[pypy-commit] pypy unicode-utf8-re: Remove slowly_convert_byte_pos_to_index

Fri Dec 8 06:45:36 EST 2017

Author: Armin Rigo <arigo at tunes.org>
Branch: unicode-utf8-re
Changeset: r93312:b58a53172e21
Date: 2017-12-08 12:44 +0100
http://bitbucket.org/pypy/pypy/changeset/b58a53172e21/

Log:	Remove slowly_convert_byte_pos_to_index

diff --git a/rpython/rlib/rsre/rsre_core.py b/rpython/rlib/rsre/rsre_core.py
--- a/rpython/rlib/rsre/rsre_core.py
+++ b/rpython/rlib/rsre/rsre_core.py
@@ -159,9 +159,6 @@
     def prev_n(self, position, n, start_position):
         raise NotImplementedError
     @not_rpython
-    def slowly_convert_byte_pos_to_index(self, position):
-        raise NotImplementedError
-    @not_rpython
     def debug_check_pos(self, position):
         raise NotImplementedError
     @not_rpython
@@ -178,15 +175,13 @@
         raise NotImplementedError
 
     def get_mark(self, gid):
-        mark = find_mark(self.match_marks, gid)
-        return self.slowly_convert_byte_pos_to_index(mark)

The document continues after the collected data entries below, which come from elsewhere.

$ cat config.mk
export PLATFORM = sky130hd
export DESIGN_NAME = qpu_exu_evt_sched
export DESIGN_NICKNAME = d
export VERILOG_FILES = /design/src/rtl/qpu_exu_evt_sched.sv
export SDC_FILE = /design/constraint.sdc
export NUM_CORES = 1
export LEC_CHECK = 0
export ABC_AREA = 1
export CAP_MARGIN = 20
export CORE_MARGIN = 2
export CORE_UTILIZATION = 50
export CTS_CLUSTER_DIAMETER = 100
export CTS_CLUSTER_SIZE = 16
export DETAILED_ROUTE_END_ITERATION = 8
export PLACE_DENSITY = 0.72
export SYNTH_ARGS = -nofsm -noshare
export SYNTH_HDL_FRONTEND = slang
export SYNTH_SLANG_ARGS = --single-unit
$ cat constraint.sdc
create_clock -name clk -period 6.1 [get_ports clk]
set_input_delay 0.915 -clock clk [delete_from_list [all_inputs] [get_ports clk]]
set_output_delay 0.915 -clock clk [all_outputs]
set_load 0.05 [all_outputs]
$ cat src/rtl/qpu_exu_evt_sched.sv
// -----------------------------------------------------------------------------
// qpu_exu_evt_sched
//
// Timed event scheduler behind the execute-unit write-back ports. Time-point
// write-backs (twbck) set the current time point. Each event write-back
// (ewbck) is stamped with that time point and queued. The queue head is
// released to the quantum event output stage once the free-running system
// timer has reached its stamp. Events that go out after their stamp are
// flagged and counted.
//
// Ports:
//   clk, rst_n       core clock, asynchronous active-low reset
//   twbck_i_*        time-point write-back (valid/ready/data), always ready
//   ewbck_i_*        event write-back (valid/ready/data/oprand)
//   flush_i          drops every queued event and masks this cycle's push/pop
//   evt_o_*          head event (valid/ready/data/oprand/time/late)
//   sys_time_o       free-running system timer
//   late_cnt_o       saturating count of late-issued events
//   sched_empty/full queue status
// -----------------------------------------------------------------------------
module qpu_exu_evt_sched #(
  parameter int unsigned TIME_W = 32,
  parameter int unsigned EVT_W  = 21,
  parameter int unsigned OPR_W  = 3,
  parameter int unsigned DEPTH  = 4
) (
  input  logic              clk,
  input  logic              rst_n,
  // time-point write-back
  input  logic              twbck_i_valid,
  output logic              twbck_i_ready,
  input  logic [TIME_W-1:0] twbck_i_data,
  // event write-back
  input  logic              ewbck_i_valid,
  output logic              ewbck_i_ready,
  input  logic [EVT_W-1:0]  ewbck_i_data,
  input  logic [OPR_W-1:0]  ewbck_i_oprand,
  // pipeline flush
  input  logic              flush_i,
  // event output
  output logic              evt_o_valid,
  input  logic              evt_o_ready,
  output logic [EVT_W-1:0]  evt_o_data,
  output logic [OPR_W-1:0]  evt_o_oprand,
  output logic [TIME_W-1:0] evt_o_time,
  output logic              evt_o_late,
  // status
  output logic [TIME_W-1:0] sys_time_o,
  output logic [7:0]        late_cnt_o,
  output logic              sched_empty,
  output logic              sched_full
);

  localparam int unsigned PtrW = $clog2(DEPTH);
  localparam int unsigned CntW = $clog2(DEPTH + 1);
  localparam logic [CntW-1:0] CntFull = CntW'(DEPTH);

  // ---------------------------------------------------------------------------
  // State
  // ---------------------------------------------------------------------------
  logic [TIME_W-1:0] sys_time_q, sys_time_d;
  logic [TIME_W-1:0] tp_q, tp_d;
  logic [PtrW-1:0]   wptr_q, wptr_d;
  logic [PtrW-1:0]   rptr_q, rptr_d;
  logic [CntW-1:0]   cnt_q, cnt_d;
  logic [7:0]        late_cnt_q, late_cnt_d;

  // Queue storage needs no reset: its contents are only visible when cnt_q != 0.
  logic [TIME_W-1:0] mem_time [DEPTH];
  logic [EVT_W-1:0]  mem_data [DEPTH];
  logic [OPR_W-1:0]  mem_opr  [DEPTH];

  // ---------------------------------------------------------------------------
  // Datapath
  // ---------------------------------------------------------------------------
  logic [TIME_W-1:0] tp_eff;
  logic              empty, full;
  logic              push, pop;
  logic [TIME_W-1:0] head_time;
  logic [TIME_W-1:0] diff;
  logic              due, late;

  assign empty = (cnt_q == '0);
  assign full  = (cnt_q == CntFull);

  // A twbck in the same cycle as an ewbck stamps that event directly.
  assign tp_eff = twbck_i_valid ? twbck_i_data : tp_q;

  assign push = ewbck_i_valid & ~full & ~flush_i;

  // Modular distance from the head stamp to now. The head counts as due while
  // it lies in the past half of the time range, which keeps wrap-around safe.
  assign head_time = mem_time[rptr_q];
  assign diff      = sys_time_q - head_time;
  assign due       = ~diff[TIME_W-1];
  assign late      = due & (diff != '0);

  assign pop = evt_o_valid & evt_o_ready;

  // ---------------------------------------------------------------------------
  // Outputs
  // ---------------------------------------------------------------------------
  assign twbck_i_ready = 1'b1;
  assign ewbck_i_ready = ~full;
  assign sched_empty   = empty;
  assign sched_full    = full;
  assign sys_time_o    = sys_time_q;
  assign late_cnt_o    = late_cnt_q;

  assign evt_o_valid  = ~empty & due & ~flush_i;
  assign evt_o_late   = evt_o_valid & late;
  assign evt_o_data   = empty ? '0 : mem_data[rptr_q];
  assign evt_o_oprand = empty ? '0 : mem_opr[rptr_q];
  assign evt_o_time   = empty ? '0 : head_time;

  // ---------------------------------------------------------------------------
  // Next state
  // ---------------------------------------------------------------------------
  always_comb begin
    sys_time_d = sys_time_q + TIME_W'(1);
    tp_d       = twbck_i_valid ? twbck_i_data : tp_q;
    wptr_d     = wptr_q;
    rptr_d     = rptr_q;
    cnt_d      = cnt_q;
    late_cnt_d = late_cnt_q;

    if (push) begin
      wptr_d = wptr_q + PtrW'(1);
    end

    if (flush_i) begin
      // Push is masked this cycle, so wptr_q is already the final tail.
      rptr_d = wptr_q;
      cnt_d  = '0;
    end else begin
      if (pop) begin
        rptr_d = rptr_q + PtrW'(1);
      end
      case ({push, pop})
        2'b10:   cnt_d = cnt_q + CntW'(1);
        2'b01:   cnt_d = cnt_q - CntW'(1);
        default: cnt_d = cnt_q;
      endcase
    end

    if (pop && late && (late_cnt_q != 8'hFF)) begin
      late_cnt_d = late_cnt_q + 8'd1;
    end
  end

  // ---------------------------------------------------------------------------
  // Registers
  // ---------------------------------------------------------------------------
  always_ff @(posedge clk or negedge rst_n) begin
    if (!rst_n) begin
      sys_time_q <= '0;
      tp_q       <= '0;
      wptr_q     <= '0;
      rptr_q     <= '0;
      cnt_q      <= '0;
      late_cnt_q <= '0;
    end else begin
      sys_time_q <= sys_time_d;
      tp_q       <= tp_d;
      wptr_q     <= wptr_d;
      rptr_q     <= rptr_d;
      cnt_q      <= cnt_d;
      late_cnt_q <= late_cnt_d;
    end
  end

  always_ff @(posedge clk) begin
    if (push) begin
      mem_time[wptr_q] <= tp_eff;
      mem_data[wptr_q] <= ewbck_i_data;
      mem_opr[wptr_q]  <= ewbck_i_oprand;
    end
  end

endmodule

+        return find_mark(self.match_marks, gid)
 
     def flatten_marks(self):
         # for testing
         if self.match_marks_flat is None:
             self._compute_flattened_marks()
-        return [self.slowly_convert_byte_pos_to_index(i)

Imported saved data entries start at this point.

`src/rtl/input_port_module.sv`:
```
// rtl/input_port_module.sv - memory-mapped debounced input port with masked sticky change flags
// Optional INPUT_PORT_IRQ_EN: registered irq = |flags_next; otherwise irq is tied low.
module input_port_module #(
    parameter int WIDTH    = 10,
    parameter int DEBOUNCE = 4,
    parameter int CNT_W    = 3
) (
    input  logic             clk,
    input  logic             nrst,
    input  logic             nce,
    input  logic             we,
    input  logic [1:0]       addr,
    input  logic [31:0]      d_in,
    output logic [31:0]      d_out,
    input  logic [WIDTH-1:0] pins,
    output logic             irq
);

    localparam logic [CNT_W-1:0] CNT_MAX = CNT_W'(DEBOUNCE - 1);

    logic [WIDTH-1:0] sync1, sync2, state, flags, mask;
    logic [WIDTH-1:0] state_next, ev, clr, flags_next;
    logic [CNT_W-1:0] cnt      [WIDTH];
    logic [CNT_W-1:0] cnt_next [WIDTH];
    logic             bus_wr, bus_rd;

    assign bus_wr = !nce && we;
    assign bus_rd = !nce && !we;

    // A bit flips only after DEBOUNCE consecutive mismatching samples; any match restarts the count.
    always_comb begin
        state_next = state;
        for (int i = 0; i < WIDTH; i++) begin
            cnt_next[i] = '0;
            if (sync2[i] != state[i]) begin
                if (cnt[i] == CNT_MAX)
                    state_next[i] = sync2[i];
                else
                    cnt_next[i] = cnt[i] + CNT_W'(1);
            end
        end
        ev         = (state_next ^ state) & mask;
        clr        = (bus_wr && addr == 2'd1) ? d_in[WIDTH-1:0] : '0;
        flags_next = (flags & ~clr) | ev;
    end

    always_ff @(negedge clk or negedge nrst) begin
        if (!nrst) begin
            sync1 <= '0;
            sync2 <= '0;
            state <= '0;
            flags <= '0;
            mask  <= '0;
            cnt   <= '{default: '0};
            d_out <= '0;
        end else begin
            sync1 <= pins;
            sync2 <= sync1;
            state <= state_next;
            cnt   <= cnt_next;
            flags <= flags_next;
            if (bus_wr && addr == 2'd2)
                mask <= d_in[WIDTH-1:0];
            // Read data is the pre-update register value.
            if (bus_rd) begin
                case (addr)
                    2'd0:    d_out <= 32'(state);
                    2'd1:    d_out <= 32'(flags);
                    2'd2:    d_out <= 32'(mask);
                    default: d_out <= '0;
                endcase
            end
        end
    end

`ifdef INPUT_PORT_IRQ_EN
    always_ff @(negedge clk or negedge nrst) begin
        if (!nrst)
            irq <= 1'b0;
        else
            irq <= |flags_next;
    end
`else
    assign irq = 1'b0;
`endif

    generate
        if (WIDTH < 32) begin : g_unused
            logic unused_hi;
            assign unused_hi = ^d_in[31:WIDTH];
        end
    endgenerate

endmodule
```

-                for i in self.match_marks_flat]
+        return self.match_marks_flat
 
     def _compute_flattened_marks(self):
         self.match_marks_flat = [self.match_start, self.match_end]
@@ -249,9 +244,6 @@
             raise EndOfString
         return position
 
-    def slowly_convert_byte_pos_to_index(self, position):
-        return position
-
     def debug_check_pos(self, position):
         pass
 
diff --git a/rpython/rlib/rsre/rsre_utf8.py b/rpython/rlib/rsre/rsre_utf8.py
--- a/rpython/rlib/rsre/rsre_utf8.py
+++ b/rpython/rlib/rsre/rsre_utf8.py
@@ -3,16 +3,19 @@
 from rpython.rlib.rarithmetic import r_uint, intmask
 from rpython.rlib.rsre.rsre_core import AbstractMatchContext, EndOfString
 from rpython.rlib.rsre import rsre_char
+from rpython.rlib.objectmodel import we_are_translated
 from rpython.rlib import rutf8
 
 
 class Utf8MatchContext(AbstractMatchContext):
+    """A context that matches unicode, but encoded in a utf8 string.

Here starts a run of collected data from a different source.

[config.mk]
export PLATFORM = sky130hd
export DESIGN_NAME = mem_sub1
export DESIGN_NICKNAME = d
export VERILOG_FILES = /design/src/rtl/mem_sub1_pkg.sv /design/src/rtl/mem_sub1_req_fsm.sv /design/src/rtl/mem_sub1.sv
export SDC_FILE = /design/constraint.sdc
export NUM_CORES = 1
export LEC_CHECK = 0
export BUFFER_PORTS_ARGS = -buffer_cell sky130_fd_sc_hd__buf_4
export CAP_MARGIN = 10
export CORE_MARGIN = 10
export CORE_UTILIZATION = 47
export CTS_CLUSTER_DIAMETER = 200
export DETAILED_ROUTE_END_ITERATION = 16
export GPL_TIMING_DRIVEN = 1
export HOLD_SLACK_MARGIN = 0.03
export PLACE_DENSITY_LB_ADDON = 0.2
export SETUP_SLACK_MARGIN = 0.02
export SLEW_MARGIN = 25
export SYNTH_ARGS = -nofsm -noshare
export SYNTH_HDL_FRONTEND = slang
export SYNTH_SLANG_ARGS = --single-unit
[constraint.sdc]
create_clock -name clk -period 2.4 [get_ports clk]
set_input_delay 0.12 -clock clk [delete_from_list [all_inputs] [get_ports clk]]
set_output_delay 0.12 -clock clk [all_outputs]
set_load 0.02 [all_outputs]
`config.mk`:
```
export PLATFORM = sky130hd
export DESIGN_NAME = mac_array_ctrl
export DESIGN_NICKNAME = d
export VERILOG_FILES = /design/src/rtl/mac_array_ctrl.sv
export SDC_FILE = /design/constraint.sdc
export NUM_CORES = 1
export LEC_CHECK = 0
export ABC_CLOCK_PERIOD_IN_PS = 2600
export BUFFER_PORTS_ARGS = -buffer_cell sky130_fd_sc_hd__buf_2
export CORE_AREA = 2 2 604 606
export DETAILED_ROUTE_END_ITERATION = 8
export DIE_AREA = 0 0 606 608
export PLACE_DENSITY = 0.36
export SLEW_MARGIN = 10
export SYNTH_ARGS = -nofsm -noshare
export SYNTH_HDL_FRONTEND = slang
export SYNTH_SLANG_ARGS = --single-unit
export TNS_END_PERCENT = 1
```
`constraint.sdc`:
```
create_clock -name clk -period 2.6 [get_ports clk]
set_input_delay 0.52 -clock clk [delete_from_list [all_inputs] [get_ports clk]]
set_output_delay 0.52 -clock clk [all_outputs]
set_load 0.02 [all_outputs]
```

+    Be careful because most positions taken by, handled in, and returned
+    by this class are expressed in *bytes*, not in characters.
+    """
 
-    def __init__(self, pattern, utf8string, index_storage,
-                 match_start, end, flags):
+    def __init__(self, pattern, utf8string, match_start, end, flags):
         AbstractMatchContext.__init__(self, pattern, match_start, end, flags)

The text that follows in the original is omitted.